:: Exercise requirements ::
Find every line in the records below that contains "argument", and copy it.
*** Exercise data ***
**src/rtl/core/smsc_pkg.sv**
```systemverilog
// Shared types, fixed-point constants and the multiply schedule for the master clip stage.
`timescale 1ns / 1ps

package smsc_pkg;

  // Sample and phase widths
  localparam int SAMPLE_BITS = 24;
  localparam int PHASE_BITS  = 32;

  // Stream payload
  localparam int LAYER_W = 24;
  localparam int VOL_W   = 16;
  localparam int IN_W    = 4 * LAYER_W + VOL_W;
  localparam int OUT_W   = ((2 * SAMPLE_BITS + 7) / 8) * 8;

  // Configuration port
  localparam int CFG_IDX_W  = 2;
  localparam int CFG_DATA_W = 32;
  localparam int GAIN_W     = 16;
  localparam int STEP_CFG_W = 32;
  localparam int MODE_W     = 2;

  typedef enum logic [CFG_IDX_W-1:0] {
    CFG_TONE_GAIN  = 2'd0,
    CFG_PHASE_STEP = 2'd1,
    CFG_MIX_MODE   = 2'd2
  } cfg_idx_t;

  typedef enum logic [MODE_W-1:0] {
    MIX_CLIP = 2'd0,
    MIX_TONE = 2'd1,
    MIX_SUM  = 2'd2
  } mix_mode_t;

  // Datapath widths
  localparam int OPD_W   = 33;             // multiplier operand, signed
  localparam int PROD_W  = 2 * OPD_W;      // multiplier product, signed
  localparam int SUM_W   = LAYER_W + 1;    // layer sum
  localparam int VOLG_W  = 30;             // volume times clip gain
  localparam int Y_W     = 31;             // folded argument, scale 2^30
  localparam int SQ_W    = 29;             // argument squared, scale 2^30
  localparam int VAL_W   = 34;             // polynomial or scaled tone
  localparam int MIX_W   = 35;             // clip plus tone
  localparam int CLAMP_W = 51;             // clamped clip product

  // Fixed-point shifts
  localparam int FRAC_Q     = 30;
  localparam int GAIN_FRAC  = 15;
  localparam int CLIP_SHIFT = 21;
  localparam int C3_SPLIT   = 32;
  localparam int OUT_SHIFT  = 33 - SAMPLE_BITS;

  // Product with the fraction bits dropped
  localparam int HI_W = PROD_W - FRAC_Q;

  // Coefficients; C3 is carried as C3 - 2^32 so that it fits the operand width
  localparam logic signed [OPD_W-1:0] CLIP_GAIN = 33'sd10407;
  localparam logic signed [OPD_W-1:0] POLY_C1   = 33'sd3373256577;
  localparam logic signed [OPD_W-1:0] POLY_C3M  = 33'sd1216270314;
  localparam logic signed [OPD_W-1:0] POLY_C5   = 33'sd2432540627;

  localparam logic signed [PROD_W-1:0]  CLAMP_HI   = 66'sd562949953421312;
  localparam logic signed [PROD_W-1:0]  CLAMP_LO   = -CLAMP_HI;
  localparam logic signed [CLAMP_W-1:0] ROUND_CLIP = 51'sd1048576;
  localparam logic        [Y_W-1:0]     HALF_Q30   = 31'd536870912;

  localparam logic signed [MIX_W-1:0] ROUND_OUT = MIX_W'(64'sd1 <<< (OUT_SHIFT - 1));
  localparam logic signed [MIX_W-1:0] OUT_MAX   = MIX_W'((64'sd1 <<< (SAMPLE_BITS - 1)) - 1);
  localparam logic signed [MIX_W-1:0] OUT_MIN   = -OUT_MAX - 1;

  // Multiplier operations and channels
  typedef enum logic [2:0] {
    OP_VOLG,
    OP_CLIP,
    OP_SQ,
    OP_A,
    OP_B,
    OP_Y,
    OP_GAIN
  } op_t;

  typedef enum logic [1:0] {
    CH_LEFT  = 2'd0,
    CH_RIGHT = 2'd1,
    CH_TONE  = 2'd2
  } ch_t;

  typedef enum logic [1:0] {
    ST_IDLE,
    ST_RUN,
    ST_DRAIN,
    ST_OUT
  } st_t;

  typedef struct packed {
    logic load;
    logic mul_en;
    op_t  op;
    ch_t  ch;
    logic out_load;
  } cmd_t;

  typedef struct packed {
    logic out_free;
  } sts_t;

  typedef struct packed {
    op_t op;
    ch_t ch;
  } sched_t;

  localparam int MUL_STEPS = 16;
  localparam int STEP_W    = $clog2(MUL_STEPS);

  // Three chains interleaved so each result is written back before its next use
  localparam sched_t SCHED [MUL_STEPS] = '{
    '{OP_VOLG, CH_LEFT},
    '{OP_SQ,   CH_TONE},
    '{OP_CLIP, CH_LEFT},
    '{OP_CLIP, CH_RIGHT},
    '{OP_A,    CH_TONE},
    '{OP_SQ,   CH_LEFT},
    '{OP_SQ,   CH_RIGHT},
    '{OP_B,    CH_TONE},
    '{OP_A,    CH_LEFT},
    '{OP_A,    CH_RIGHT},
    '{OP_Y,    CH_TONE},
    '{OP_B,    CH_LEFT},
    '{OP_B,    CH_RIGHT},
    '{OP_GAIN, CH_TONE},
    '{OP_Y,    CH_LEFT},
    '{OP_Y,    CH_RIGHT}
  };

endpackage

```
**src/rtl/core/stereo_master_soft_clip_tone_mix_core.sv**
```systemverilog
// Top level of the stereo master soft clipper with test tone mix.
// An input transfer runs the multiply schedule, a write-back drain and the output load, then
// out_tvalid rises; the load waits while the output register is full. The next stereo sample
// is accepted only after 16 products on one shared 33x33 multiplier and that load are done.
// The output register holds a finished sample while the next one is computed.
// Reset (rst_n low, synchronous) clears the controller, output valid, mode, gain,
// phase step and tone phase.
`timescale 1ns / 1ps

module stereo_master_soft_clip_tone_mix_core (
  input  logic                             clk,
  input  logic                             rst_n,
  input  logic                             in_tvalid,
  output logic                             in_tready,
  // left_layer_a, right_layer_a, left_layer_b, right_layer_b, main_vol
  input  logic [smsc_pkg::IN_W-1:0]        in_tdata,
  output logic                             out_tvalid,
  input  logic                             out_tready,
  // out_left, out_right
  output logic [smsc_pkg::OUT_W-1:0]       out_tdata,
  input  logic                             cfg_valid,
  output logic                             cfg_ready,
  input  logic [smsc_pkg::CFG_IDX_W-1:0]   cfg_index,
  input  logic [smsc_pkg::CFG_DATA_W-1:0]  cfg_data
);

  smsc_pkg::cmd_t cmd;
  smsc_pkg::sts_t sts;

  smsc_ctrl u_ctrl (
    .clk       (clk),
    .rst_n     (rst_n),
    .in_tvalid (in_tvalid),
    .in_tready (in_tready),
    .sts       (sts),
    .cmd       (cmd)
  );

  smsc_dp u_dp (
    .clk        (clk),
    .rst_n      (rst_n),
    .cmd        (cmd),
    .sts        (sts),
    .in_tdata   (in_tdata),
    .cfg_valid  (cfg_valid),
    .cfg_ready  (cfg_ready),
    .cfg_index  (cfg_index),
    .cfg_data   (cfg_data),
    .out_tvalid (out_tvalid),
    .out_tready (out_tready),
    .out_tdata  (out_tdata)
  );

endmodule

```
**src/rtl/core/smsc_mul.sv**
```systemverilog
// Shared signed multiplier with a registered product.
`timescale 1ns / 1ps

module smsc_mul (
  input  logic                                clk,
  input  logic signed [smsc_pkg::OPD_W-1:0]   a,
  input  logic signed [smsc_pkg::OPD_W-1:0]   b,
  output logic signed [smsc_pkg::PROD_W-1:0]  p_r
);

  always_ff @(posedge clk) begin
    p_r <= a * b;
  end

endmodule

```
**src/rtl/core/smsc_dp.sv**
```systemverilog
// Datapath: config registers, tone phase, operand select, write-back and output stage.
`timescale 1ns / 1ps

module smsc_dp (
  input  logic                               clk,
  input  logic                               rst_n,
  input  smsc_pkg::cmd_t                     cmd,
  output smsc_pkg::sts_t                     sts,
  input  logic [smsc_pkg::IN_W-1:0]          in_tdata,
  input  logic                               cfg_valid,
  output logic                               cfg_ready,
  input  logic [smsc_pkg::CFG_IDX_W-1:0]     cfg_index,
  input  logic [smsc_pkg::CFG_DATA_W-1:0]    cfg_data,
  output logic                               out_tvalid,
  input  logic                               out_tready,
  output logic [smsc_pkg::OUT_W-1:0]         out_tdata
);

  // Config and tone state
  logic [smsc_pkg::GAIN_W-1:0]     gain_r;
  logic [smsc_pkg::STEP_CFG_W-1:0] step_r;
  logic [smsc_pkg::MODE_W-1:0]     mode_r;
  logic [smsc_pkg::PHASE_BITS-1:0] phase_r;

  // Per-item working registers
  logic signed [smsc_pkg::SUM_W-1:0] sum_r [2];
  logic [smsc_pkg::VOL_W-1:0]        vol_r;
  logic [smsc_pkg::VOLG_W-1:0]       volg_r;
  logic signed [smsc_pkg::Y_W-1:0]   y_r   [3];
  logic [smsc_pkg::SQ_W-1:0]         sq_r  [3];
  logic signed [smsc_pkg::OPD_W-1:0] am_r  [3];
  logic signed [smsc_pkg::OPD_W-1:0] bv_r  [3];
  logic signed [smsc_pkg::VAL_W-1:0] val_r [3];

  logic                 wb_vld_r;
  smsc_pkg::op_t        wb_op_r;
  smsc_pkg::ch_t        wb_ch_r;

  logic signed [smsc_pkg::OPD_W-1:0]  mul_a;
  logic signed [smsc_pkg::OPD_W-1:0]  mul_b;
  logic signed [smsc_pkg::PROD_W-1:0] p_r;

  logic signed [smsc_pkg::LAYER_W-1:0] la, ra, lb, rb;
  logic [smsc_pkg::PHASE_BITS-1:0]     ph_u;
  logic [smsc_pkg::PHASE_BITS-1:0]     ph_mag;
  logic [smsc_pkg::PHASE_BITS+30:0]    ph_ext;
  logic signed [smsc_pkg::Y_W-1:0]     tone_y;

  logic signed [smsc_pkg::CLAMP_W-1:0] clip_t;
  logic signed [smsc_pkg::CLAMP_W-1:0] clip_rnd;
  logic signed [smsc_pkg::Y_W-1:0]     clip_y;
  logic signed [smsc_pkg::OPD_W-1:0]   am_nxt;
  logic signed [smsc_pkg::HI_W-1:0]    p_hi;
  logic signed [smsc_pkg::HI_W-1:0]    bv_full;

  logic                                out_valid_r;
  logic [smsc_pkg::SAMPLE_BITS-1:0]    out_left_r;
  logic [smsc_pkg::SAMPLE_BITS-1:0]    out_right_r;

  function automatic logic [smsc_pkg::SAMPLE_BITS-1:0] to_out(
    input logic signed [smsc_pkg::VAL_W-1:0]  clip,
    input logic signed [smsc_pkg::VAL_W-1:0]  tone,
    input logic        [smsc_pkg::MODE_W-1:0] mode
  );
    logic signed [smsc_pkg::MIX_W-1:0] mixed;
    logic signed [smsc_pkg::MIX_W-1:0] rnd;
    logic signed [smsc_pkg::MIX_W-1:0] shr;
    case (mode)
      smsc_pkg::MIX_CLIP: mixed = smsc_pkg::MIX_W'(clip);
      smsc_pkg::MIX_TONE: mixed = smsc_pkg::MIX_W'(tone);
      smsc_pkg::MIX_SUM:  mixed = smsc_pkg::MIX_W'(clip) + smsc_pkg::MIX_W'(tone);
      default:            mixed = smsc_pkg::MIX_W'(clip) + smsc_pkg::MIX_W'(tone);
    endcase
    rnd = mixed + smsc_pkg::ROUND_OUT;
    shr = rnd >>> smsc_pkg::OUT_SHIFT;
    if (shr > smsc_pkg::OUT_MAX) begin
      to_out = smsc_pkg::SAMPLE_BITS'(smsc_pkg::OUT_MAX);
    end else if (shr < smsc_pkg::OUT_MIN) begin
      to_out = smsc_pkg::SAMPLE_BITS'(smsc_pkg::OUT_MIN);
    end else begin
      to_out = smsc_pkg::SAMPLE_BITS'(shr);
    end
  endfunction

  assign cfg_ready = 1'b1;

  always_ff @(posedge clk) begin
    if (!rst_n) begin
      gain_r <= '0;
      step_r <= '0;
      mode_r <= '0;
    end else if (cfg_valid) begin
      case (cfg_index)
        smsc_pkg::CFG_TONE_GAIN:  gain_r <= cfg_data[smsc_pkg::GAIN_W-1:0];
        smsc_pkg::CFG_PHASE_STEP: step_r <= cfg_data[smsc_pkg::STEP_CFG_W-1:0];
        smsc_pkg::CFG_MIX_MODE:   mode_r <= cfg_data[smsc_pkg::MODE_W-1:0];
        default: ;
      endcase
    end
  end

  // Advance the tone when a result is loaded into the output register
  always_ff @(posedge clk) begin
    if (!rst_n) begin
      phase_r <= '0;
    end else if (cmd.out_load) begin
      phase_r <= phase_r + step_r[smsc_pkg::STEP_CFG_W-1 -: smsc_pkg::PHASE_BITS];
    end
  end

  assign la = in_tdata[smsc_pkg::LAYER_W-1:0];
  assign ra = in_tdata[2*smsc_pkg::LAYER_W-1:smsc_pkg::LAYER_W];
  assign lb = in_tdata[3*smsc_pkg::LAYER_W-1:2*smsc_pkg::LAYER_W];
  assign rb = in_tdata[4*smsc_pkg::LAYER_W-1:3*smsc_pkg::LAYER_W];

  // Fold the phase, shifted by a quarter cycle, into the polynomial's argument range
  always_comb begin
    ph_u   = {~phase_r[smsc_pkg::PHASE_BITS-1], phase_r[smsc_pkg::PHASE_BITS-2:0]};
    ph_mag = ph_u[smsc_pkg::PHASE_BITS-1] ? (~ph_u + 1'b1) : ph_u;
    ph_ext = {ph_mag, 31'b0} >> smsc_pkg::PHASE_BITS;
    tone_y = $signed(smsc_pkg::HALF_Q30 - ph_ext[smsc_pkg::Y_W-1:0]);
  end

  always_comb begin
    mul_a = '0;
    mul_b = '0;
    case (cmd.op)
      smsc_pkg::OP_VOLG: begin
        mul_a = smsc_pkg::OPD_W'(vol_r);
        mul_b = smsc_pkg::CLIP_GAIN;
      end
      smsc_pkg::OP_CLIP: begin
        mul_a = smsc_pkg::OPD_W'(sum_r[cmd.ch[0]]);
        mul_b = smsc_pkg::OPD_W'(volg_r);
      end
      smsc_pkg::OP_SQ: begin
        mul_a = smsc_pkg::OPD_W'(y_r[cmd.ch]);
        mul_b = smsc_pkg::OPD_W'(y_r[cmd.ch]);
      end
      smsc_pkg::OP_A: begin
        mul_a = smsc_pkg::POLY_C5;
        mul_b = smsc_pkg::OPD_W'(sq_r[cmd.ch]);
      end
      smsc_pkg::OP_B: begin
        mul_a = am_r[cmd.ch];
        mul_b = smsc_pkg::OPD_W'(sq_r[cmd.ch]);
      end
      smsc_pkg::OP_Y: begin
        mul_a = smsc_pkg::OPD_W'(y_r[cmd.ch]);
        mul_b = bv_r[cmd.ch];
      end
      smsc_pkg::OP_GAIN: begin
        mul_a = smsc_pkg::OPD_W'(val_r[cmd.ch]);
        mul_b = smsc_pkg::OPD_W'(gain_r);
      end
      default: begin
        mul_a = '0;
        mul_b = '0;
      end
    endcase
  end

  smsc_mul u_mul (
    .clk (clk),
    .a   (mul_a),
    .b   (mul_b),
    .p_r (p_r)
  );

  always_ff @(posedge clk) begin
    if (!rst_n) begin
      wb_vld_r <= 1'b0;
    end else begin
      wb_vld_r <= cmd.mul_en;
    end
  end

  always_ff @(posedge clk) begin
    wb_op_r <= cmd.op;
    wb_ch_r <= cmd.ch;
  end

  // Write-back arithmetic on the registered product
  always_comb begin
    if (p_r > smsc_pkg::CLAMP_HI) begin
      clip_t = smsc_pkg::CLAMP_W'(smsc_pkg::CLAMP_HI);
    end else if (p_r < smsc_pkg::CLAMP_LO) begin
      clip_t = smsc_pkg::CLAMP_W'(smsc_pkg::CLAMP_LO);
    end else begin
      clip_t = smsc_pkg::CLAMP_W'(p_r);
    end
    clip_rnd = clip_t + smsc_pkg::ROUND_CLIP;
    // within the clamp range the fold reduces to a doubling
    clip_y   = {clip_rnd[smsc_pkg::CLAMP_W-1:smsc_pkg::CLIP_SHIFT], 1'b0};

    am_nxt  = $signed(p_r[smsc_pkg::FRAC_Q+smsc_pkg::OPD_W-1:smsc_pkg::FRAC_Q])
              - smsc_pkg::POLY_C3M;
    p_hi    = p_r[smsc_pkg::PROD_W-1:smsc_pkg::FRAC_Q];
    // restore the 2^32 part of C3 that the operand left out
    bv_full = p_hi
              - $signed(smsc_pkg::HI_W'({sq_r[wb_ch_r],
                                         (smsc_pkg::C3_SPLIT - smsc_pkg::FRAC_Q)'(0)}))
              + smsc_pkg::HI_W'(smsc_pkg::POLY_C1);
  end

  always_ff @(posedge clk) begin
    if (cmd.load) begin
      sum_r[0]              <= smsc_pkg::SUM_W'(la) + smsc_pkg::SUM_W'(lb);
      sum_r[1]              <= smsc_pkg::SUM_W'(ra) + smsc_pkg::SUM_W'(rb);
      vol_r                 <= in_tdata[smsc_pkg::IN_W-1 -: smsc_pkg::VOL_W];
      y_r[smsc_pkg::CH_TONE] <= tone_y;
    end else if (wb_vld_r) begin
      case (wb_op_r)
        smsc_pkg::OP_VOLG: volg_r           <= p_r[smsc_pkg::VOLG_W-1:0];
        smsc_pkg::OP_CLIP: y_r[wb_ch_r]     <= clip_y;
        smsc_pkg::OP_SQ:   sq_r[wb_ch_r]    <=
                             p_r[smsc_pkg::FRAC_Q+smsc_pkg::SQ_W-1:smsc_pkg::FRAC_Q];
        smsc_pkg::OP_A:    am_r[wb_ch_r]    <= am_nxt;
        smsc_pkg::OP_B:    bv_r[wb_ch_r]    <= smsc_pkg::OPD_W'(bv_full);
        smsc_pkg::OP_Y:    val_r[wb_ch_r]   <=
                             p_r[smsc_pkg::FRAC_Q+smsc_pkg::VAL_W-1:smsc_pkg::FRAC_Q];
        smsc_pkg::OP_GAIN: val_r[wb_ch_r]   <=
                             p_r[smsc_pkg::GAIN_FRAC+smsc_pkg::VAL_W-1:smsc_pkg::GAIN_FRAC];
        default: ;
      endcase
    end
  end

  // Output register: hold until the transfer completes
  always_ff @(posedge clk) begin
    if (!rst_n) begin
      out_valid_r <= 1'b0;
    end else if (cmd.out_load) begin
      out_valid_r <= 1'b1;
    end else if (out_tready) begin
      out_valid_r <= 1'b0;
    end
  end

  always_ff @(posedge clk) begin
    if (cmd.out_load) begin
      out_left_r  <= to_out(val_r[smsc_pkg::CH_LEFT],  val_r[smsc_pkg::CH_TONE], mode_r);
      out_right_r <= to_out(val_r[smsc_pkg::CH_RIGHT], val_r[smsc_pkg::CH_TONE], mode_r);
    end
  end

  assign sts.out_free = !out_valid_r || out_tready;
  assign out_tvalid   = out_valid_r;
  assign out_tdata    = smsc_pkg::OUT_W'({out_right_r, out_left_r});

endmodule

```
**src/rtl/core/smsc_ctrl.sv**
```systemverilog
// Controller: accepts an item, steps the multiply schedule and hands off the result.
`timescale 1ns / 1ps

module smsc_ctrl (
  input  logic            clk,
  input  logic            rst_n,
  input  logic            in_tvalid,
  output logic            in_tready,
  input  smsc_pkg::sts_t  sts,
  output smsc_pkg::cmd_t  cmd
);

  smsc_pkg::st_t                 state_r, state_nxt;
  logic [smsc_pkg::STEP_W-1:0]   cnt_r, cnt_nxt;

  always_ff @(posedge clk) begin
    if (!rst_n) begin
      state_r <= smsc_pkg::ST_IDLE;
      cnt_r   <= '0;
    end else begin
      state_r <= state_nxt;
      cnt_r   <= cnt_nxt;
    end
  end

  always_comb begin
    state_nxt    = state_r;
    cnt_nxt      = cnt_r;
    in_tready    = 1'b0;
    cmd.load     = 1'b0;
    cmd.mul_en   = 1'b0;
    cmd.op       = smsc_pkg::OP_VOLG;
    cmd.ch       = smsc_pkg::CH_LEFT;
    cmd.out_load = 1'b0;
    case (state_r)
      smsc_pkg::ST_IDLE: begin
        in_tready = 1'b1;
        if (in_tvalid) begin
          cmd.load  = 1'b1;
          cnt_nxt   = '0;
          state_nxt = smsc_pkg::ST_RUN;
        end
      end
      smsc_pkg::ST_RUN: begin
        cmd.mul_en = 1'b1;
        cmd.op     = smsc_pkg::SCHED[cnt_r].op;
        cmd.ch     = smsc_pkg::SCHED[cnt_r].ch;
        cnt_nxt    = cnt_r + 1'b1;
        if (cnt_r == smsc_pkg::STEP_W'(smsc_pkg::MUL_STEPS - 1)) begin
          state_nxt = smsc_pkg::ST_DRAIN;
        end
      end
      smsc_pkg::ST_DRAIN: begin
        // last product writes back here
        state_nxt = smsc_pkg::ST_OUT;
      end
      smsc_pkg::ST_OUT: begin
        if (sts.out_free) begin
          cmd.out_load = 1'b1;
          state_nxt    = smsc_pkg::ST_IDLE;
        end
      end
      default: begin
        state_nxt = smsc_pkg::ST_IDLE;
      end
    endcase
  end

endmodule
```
*** End of Exercise data ***
:: Exercise output ::
  localparam int Y_W     = 31;             // folded argument, scale 2^30
  localparam int SQ_W    = 29;             // argument squared, scale 2^30
  // Fold the phase, shifted by a quarter cycle, into the polynomial's argument range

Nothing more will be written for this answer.